▶ Directions
From the entries that follow, reproduce exactly and only the lines from the line with "Timing Repair Buffer | 2466 | 19000 | 33.1" to the line with "0 | 0.00000000162 |", endpoints included.

[Stored items]
▬▬▬
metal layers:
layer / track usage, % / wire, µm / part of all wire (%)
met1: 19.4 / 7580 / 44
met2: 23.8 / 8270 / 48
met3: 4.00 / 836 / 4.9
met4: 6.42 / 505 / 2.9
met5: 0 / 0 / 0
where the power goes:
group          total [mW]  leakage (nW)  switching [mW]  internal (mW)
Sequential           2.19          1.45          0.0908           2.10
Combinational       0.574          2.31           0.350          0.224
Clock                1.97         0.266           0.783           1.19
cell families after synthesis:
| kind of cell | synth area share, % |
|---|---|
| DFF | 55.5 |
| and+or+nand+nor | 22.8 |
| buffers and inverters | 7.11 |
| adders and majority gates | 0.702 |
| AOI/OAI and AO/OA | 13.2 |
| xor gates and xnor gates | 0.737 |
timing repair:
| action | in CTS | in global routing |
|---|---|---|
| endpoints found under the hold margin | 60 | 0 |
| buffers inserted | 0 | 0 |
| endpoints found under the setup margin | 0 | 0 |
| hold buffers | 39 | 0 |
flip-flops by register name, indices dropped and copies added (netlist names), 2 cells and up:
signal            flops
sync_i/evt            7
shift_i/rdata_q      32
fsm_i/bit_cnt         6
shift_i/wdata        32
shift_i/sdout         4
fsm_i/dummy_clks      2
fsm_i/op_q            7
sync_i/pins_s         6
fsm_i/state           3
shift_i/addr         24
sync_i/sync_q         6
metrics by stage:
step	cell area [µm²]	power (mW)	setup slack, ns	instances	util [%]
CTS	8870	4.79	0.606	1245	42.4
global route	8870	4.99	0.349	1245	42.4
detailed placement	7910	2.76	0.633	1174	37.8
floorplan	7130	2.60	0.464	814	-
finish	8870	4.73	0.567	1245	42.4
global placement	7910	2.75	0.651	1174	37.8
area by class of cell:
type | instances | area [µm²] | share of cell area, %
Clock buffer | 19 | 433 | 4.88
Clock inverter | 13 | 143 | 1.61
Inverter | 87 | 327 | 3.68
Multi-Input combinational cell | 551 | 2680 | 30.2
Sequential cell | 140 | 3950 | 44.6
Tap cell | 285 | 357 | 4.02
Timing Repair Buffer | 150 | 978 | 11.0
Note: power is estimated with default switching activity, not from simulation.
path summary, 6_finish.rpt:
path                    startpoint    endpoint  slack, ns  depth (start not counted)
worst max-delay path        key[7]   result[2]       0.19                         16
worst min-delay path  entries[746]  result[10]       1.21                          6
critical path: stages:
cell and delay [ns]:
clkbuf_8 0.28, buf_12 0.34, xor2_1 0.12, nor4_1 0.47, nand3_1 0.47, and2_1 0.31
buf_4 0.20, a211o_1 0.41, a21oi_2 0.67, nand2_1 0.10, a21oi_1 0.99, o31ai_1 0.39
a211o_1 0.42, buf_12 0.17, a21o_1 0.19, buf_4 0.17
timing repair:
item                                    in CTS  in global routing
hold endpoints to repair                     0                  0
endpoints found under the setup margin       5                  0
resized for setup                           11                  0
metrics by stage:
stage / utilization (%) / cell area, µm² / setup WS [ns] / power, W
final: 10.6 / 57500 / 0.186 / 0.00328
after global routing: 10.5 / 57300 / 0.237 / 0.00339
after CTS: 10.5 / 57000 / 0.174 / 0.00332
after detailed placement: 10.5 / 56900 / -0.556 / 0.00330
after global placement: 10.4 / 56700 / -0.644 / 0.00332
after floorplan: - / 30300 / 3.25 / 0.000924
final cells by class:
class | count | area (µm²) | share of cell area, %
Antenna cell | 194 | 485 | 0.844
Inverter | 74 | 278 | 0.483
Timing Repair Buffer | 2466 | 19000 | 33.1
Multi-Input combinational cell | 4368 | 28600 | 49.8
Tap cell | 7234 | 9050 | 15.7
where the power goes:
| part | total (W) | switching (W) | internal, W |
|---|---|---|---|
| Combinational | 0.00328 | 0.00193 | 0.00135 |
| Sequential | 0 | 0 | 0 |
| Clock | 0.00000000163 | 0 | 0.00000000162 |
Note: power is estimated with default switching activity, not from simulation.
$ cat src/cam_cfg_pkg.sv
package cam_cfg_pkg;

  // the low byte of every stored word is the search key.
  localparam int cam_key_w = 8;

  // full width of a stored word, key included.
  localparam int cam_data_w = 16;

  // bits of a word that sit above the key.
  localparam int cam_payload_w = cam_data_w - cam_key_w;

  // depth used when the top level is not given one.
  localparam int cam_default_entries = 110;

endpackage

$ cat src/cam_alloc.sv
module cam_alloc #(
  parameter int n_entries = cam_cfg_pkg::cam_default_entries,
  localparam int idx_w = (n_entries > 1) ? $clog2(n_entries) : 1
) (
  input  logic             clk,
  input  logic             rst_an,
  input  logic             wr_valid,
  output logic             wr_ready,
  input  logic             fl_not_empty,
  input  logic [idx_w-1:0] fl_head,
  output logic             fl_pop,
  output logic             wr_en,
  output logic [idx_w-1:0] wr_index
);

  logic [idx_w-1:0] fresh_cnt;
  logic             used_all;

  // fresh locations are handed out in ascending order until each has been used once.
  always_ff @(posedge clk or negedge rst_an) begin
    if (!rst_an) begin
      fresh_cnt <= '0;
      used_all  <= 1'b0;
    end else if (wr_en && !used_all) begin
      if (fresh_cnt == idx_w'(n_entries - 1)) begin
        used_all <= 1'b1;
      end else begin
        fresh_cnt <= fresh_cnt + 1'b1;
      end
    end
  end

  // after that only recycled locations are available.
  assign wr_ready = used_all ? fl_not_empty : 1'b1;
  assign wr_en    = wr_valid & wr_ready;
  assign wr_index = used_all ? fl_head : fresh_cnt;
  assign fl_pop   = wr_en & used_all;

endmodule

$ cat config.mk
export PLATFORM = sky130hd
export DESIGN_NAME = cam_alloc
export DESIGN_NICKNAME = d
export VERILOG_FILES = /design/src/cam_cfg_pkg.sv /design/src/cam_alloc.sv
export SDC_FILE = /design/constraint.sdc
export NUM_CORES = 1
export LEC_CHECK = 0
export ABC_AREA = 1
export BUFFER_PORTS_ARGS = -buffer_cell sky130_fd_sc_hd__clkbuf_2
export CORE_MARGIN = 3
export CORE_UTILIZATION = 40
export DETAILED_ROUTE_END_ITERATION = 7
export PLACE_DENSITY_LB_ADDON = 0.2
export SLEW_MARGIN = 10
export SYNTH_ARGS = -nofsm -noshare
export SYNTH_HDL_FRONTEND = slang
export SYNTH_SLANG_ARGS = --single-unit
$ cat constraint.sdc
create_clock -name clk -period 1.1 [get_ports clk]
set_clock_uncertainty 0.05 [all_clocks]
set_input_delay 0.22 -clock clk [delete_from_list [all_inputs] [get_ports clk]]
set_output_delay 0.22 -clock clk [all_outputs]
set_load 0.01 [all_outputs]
▬▬▬
▶ Task result
Timing Repair Buffer | 2466 | 19000 | 33.1
Multi-Input combinational cell | 4368 | 28600 | 49.8
Tap cell | 7234 | 9050 | 15.7
where the power goes:
| part | total (W) | switching (W) | internal, W |
|---|---|---|---|
| Combinational | 0.00328 | 0.00193 | 0.00135 |
| Sequential | 0 | 0 | 0 |
| Clock | 0.00000000163 | 0 | 0.00000000162 |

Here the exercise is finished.